The Office of the Australian Chief Veterinary Officer’s One Health program aims to support One Health approaches to better prevent, detect and respond to diseases impacting animals, humans and the environment.

This includes global advocacy for future pandemic prevention by addressing the risk of diseases emerging at their source in animals and the ‘drivers’ behind that emergence. Traditionally, interventions emphasise public health and are response-focussed, as the global approach to the SARS-COV-2 pandemic shows. This has proved a costly imbalance. Given over three quarters of emerging infectious diseases have zoonotic origins, preventing future outbreaks requires a paradigm shift to prevent spillover of these pathogens from their source.

The current, unprecedented, global outbreaks of high pathogenicity avian influenza (HPAI) are a compelling example of the continued need to address diseases in animals before they become a problem for human health. These outbreaks have associated high mortalities in poultry and wild birds as well as virus spillover to mammals. The zoonotic transmission of HPAI from poultry/birds to humans is currently rare, and sustained human-to-human transmission has not yet occurred. However, experts are concerned about the pandemic potential of HPAI and its uncharacteristic spread and persistence overseas.

The current HPAI clade causing concern overseas (H5N1 clade is behaving differently to past HPAI H5N1 outbreaks. This is having an unprecedented impact on wildlife, including vulnerable wild bird species. There is concern about what this might mean for Australia’s unique native fauna, and what mitigation endeavors are therefore needed at the local level.

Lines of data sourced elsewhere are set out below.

This design comes from an exercise in tuning for small area on the open sky130 flow, not from production work. In this exercise RTL edits were held to simulation tests only and were not proved equivalent to the original. No activity file was given, so power comes from the tool's default toggle rates.

== v51 ==
## mbed_tester_top
module mbed_tester_top (
    input  logic clk,
    input  logic rst,
    input  logic  i_psel,
    input  logic  i_penable,
    input  logic  i_pwrite,
    input  tester_regs_pkg::addr_t i_paddr,
    input  tester_regs_pkg::data_t i_pwdata,
    output tester_regs_pkg::data_t o_prdata,
    input  logic i_reset_btn_n,
    input  logic [3-1:0] i_digital_id,
    output logic o_reset_req,
    output logic o_reprogram_req,
    output logic o_reset_peripherals,
    output logic o_pwm_val,
    output logic o_pwm_drive,
    output logic o_sample_adc,
    input  logic [12-1:0] i_mux_meas,
    input  logic i_mux_updated,
    input  logic [4*12-1:0] i_anin_meas,
    input  logic [4-1:0] i_anin_updated
);
Size: ~41000 um2 of cells after synthesis.
==> flow/config.mk <==
export PLATFORM = sky130hd
export DESIGN_NAME = mbed_tester_top
export DESIGN_NICKNAME = mbed_tester_top
export VERILOG_FILES = /design/flow/design.v
export SDC_FILE = /design/flow/constraint.sdc
export NUM_CORES = 4
export LEC_CHECK = 0
export CAP_MARGIN = 10
export CORE_MARGIN = 2
export CORE_UTILIZATION = 70
export CTS_BUF_LIST = sky130_fd_sc_hd__clkbuf_16
export CTS_CLUSTER_DIAMETER = 100
export CTS_CLUSTER_SIZE = 25
export SLEW_MARGIN = 10
==> flow/constraint.sdc <==
create_clock -name core_clock -period 6.0 [get_ports {clk}]
set_input_delay 1.2000 -clock core_clock [delete_from_list [all_inputs] [get_ports {clk}]]
set_output_delay 1.2000 -clock core_clock [all_outputs]
set_load 0.01 [all_outputs]
standard.sh (not shown) runs the stock make flow with config.mk's settings and CLKGATE_MAP_FILE= SYNTH_SCRIPT=/design/flow/synth_recipe.tcl, a recipe that flattens the netlist after the stock synthesis.
==> flow/flow/run.sh <==
#!/bin/bash
# Own flow: the standard synthesis, then its combinational logic re-mapped
# for area with ABC (every register kept, by name and cell type), then the standard flow's
# standard layout from that netlist. Each tool's output goes to a log here.
set -euo pipefail
W=$(pwd)
R=$W/orfs/results/$FLOW_PLATFORM/mbed_tester_top/base
YOSYS=$FLOW_HOME/../tools/install/yosys/bin/yosys

bash standard.sh synth > $W/log_1_synth.txt 2>&1
cp $R/1_2_yosys.v $W/std_1_2_yosys.v

printf 'set_driving_cell sky130_fd_sc_hd__buf_1\nset_load 5\n' > $W/reopt_constr.txt
export REOPT_LIB=$FLOW_HOME/platforms/sky130hd/lib/sky130_fd_sc_hd__tt_025C_1v80.lib
export REOPT_IN=$W/std_1_2_yosys.v
export REOPT_OUT=$W/reopt_1_2_yosys.v
export REOPT_STAT=$W/reopt_stat.txt
export REOPT_SCRIPT=$W/flow/abc_area.scr
export REOPT_CONSTR=$W/reopt_constr.txt
export REOPT_D=6000
export REOPT_DONT_USE="$(sed -n '/DONT_USE_CELLS/,/^$/p' $FLOW_HOME/platforms/sky130hd/config.mk | grep -o 'sky130_fd_sc_hd__[a-z0-9_]*' | tr '\n' ' ')"
$YOSYS -c $W/flow/reopt.tcl > $W/log_2_reopt.txt 2>&1

cp $REOPT_OUT $R/1_2_yosys.v
rm -f $R/1_synth.odb $R/1_synth.sdc
# Clock tree: the standard flow's CTS settings (from config.mk) without dummy loads
CTS_ARGS="-sink_clustering_enable -repair_clock_nets -buf_list sky130_fd_sc_hd__clkbuf_16 -sink_clustering_size 25 -sink_clustering_max_diameter 100 -dont_use_dummy_load"
# Port buffers: one buf_1 on every input and output port
PORT_ARGS="-inputs -outputs -buffer_cell sky130_fd_sc_hd__buf_1"
bash standard.sh "CTS_ARGS=$CTS_ARGS" "BUFFER_PORTS_ARGS=$PORT_ARGS" finish > $W/log_3_layout.txt 2>&1
==> flow/flow/abc_area.scr <==
strash
&get -n
&st
&dch -f -x
&nf -p -C 32 -F 8 -A 4
&put
topo
stime -c
Other scripts of this flow, unchanged in this note and not shown: flow/flow/reopt.tcl
Edits applied to the flow inputs when going from v51 to v15:
# v51
export LEC_CHECK = 0
export CAP_MARGIN = 10
export CORE_MARGIN = 2
export CORE_UTILIZATION = 70
export CTS_BUF_LIST = sky130_fd_sc_hd__clkbuf_16
export CTS_CLUSTER_DIAMETER = 100
export CTS_CLUSTER_SIZE = 25
export SLEW_MARGIN = 10
create_clock -name core_clock -period 6.0 [get_ports {clk}]
# v15
export LEC_CHECK = 0
export CAP_MARGIN = 20
export CORE_MARGIN = 2
export CORE_UTILIZATION = 65
export CTS_BUF_LIST = sky130_fd_sc_hd__clkbuf_16
export CTS_CLUSTER_DIAMETER = 100
export CTS_CLUSTER_SIZE = 25
export SLEW_MARGIN = 20
create_clock -name core_clock -period 6.0 [get_ports {clk}]
==> run notes <==
Going from v51 to v15, cell area shows an increase of 160 um2; buffering stage count on the worst path with inverters included shows no meaningful change. Of the two values seen for critical path capture point, sum[2][36]$_DFF_P_ was produced by v51 and rd_q[5]$_DFF_P_ by v15. Changes observed in v15 relative to v51: sequential power roughly the same; total clock buffers created by CTS now sits lower; worst-case clock skew decreased by 17 ps relative to the old numbers.
diff inputs: v15 => v30
# v15
export LEC_CHECK = 0
export CAP_MARGIN = 20
export CORE_MARGIN = 2
export CORE_UTILIZATION = 65
export CTS_BUF_LIST = sky130_fd_sc_hd__clkbuf_16
export CTS_CLUSTER_DIAMETER = 100
export CTS_CLUSTER_SIZE = 25
export SLEW_MARGIN = 20
create_clock -name core_clock -period 6.0 [get_ports {clk}]
# v30
export LEC_CHECK = 0
export CAP_MARGIN = 20
export CORE_MARGIN = 2
export CORE_UTILIZATION = 70
export CTS_BUF_LIST = sky130_fd_sc_hd__clkbuf_16
export CTS_CLUSTER_DIAMETER = 100
export CTS_CLUSTER_SIZE = 25
export SLEW_MARGIN = 20
create_clock -name core_clock -period 6.0 [get_ports {clk}]
--- a/flow/flow/run.sh
+++ b/flow/flow/run.sh
@@ -30 +30,2 @@
-bash standard.sh "CTS_ARGS=$CTS_ARGS" "BUFFER_PORTS_ARGS=$PORT_ARGS" finish > $W/log_3_layout.txt 2>&1
+# Timing-driven placement reweights nets but keeps none of its trial buffers
+bash standard.sh "CTS_ARGS=$CTS_ARGS" "BUFFER_PORTS_ARGS=$PORT_ARGS" GPL_KEEP_OVERFLOW=0 finish > $W/log_3_layout.txt 2>&1
==> flow/flow/abc_area.scr <==
strash
&get -n
&st
&dch -f -x
&nf -p -C 32 -F 8 -A 4 -R 30
&put
topo
stime -c
[summary]
Diff v15 -> v30: switching power of the nets went down by 1.2%, critical path data required time went up by 80 ps. The leakage power of v30 was inferior to that of v15. On synthesized area, v15 loses to v30. The global-route usage over all layers of v30 exceeds that of v15 by 1.9 points. Lower layout overhead on the synthesized area among v30 and v15: v15. Compare v30 and v15 | number of standard-cell rows in the floorplan lower: v30. For clock network fraction of design power, v15 and v30 come out practically identical. Of the two candidates, v15 has the worse final wirelength and v30 the better one.
Input-level comparison between v52 and v30:
# v30
export LEC_CHECK = 0
export CAP_MARGIN = 20
export CORE_MARGIN = 2
export CORE_UTILIZATION = 70
export CTS_BUF_LIST = sky130_fd_sc_hd__clkbuf_16
export CTS_CLUSTER_DIAMETER = 100
export CTS_CLUSTER_SIZE = 25
export SLEW_MARGIN = 20
create_clock -name core_clock -period 6.0 [get_ports {clk}]
# v52
export LEC_CHECK = 0
export CAP_MARGIN = 20
export CORE_MARGIN = 2
export CORE_UTILIZATION = 55
export CTS_BUF_LIST = sky130_fd_sc_hd__clkbuf_16
export CTS_CLUSTER_DIAMETER = 100
export CTS_CLUSTER_SIZE = 25
export SLEW_MARGIN = 20
create_clock -name core_clock -period 6.0 [get_ports {clk}]
--- a/flow/flow/run.sh
+++ b/flow/flow/run.sh
@@ -28,4 +28 @@
-# Port buffers: one buf_1 on every input and output port
-PORT_ARGS="-inputs -outputs -buffer_cell sky130_fd_sc_hd__buf_1"
-# Timing-driven placement reweights nets but keeps none of its trial buffers
-bash standard.sh "CTS_ARGS=$CTS_ARGS" "BUFFER_PORTS_ARGS=$PORT_ARGS" GPL_KEEP_OVERFLOW=0 finish > $W/log_3_layout.txt 2>&1
+bash standard.sh "CTS_ARGS=$CTS_ARGS" finish > $W/log_3_layout.txt 2>&1
==> flow/flow/abc_area.scr <==
strash
&get -n
&st
&dch -f
&nf -p -C 32 -F 8 -A 4
&put
topo
stime -c
Results
- v52: full flow OK, the timing, DRC and antenna checks passed
- Compared with v30, v52 shows clock skew lower by 22 ps.
- Pin slew with the least headroom to its limit: v52 > v30
- Compared with v30, in v52 post-place instance area increased about 2.7%; critical path depth up 1; portion of the clock cycle consumed by the worst path in the final layout saw a decrease; met1 track demand over resource lost 6.0 points; overall die area +about 28%.

## what the ideal ports hide
How much do the figures lean on ideal ports? The routed layouts below were timed once more, with nothing changed but the port constraints.
Step 1, drivers: a clkbuf_16 drives clk and a buf_2 each remaining input, both assumed.
Step 2 also shifts input and output timing later by t, the mid clock arrival at the registers, as if the neighbouring blocks saw the same clock.
Slacks: ideal / step 1 / step 2; pairs: ideal / step 1.
run | t, ns | setup WS [ns] | latest minus earliest clock arrival (ns)
v51 | 0.687 | 0.791 / 0.797 / 0.139 | 0.070 / 0.070
v15 | 0.708 | 0.474 / 0.441 / -0.267 | 0.054 / 0.053
v30 | 0.680 | 0.258 / 0.292 / -0.388 | 0.073 / 0.073
v52 | 0.710 | 0.738 / 0.789 / 0.079 | 0.054 / 0.054
Met with ideal ports but missed after step 2: setup timing in v15 and v30. The setup slack of v15, which loses most, moves by -0.033 ns with the drivers and by -0.741 ns with both steps.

Black swans are more susceptible to avian influenza thus a HPAI outbreak could lead to 100 percent mortality rate in this bird species.
Source: Eric J Woehler.

As the overseas experience shows, early engagement with environmental and conservation groups, using a One Health approach, is vital for increasing early detection capability and mounting a cohesive and effective response.  Australia’s Chief Veterinary Officer and Chief Environmental Biosecurity Officer have been engaging with stakeholders and counterparts including the Threatened Species Commissioner and the Department of Climate Change, Energy, the Environment and Water, to consider these issues and identify actions that could bolster our One Health preparedness.

Animal health risk assessment work for HPAI is also under way through partnership with Wildlife Health Australia (WHA), drawing on epidemiology and virology expertise. The Human Animal Spillover and Emerging Disease Scanning (HASEDS) group, a One Health expert advisory group established by the OCVO in 2022, also undertakes and reports on joint risk assessments to the Australian Chief Veterinary Officer and Australian Chief Environmental Biosecurity Officer, and the Australian Chief Medical Officer within the Department of Health and Aged Care.

Such risk assessments have identified that risk-based wild bird surveillance coordinated by WHA will be necessary as we move into the spring migratory season. Strong One Health collaboration will enable a cross-sectoral and transdisciplinary approach to preventing pathogen spillover.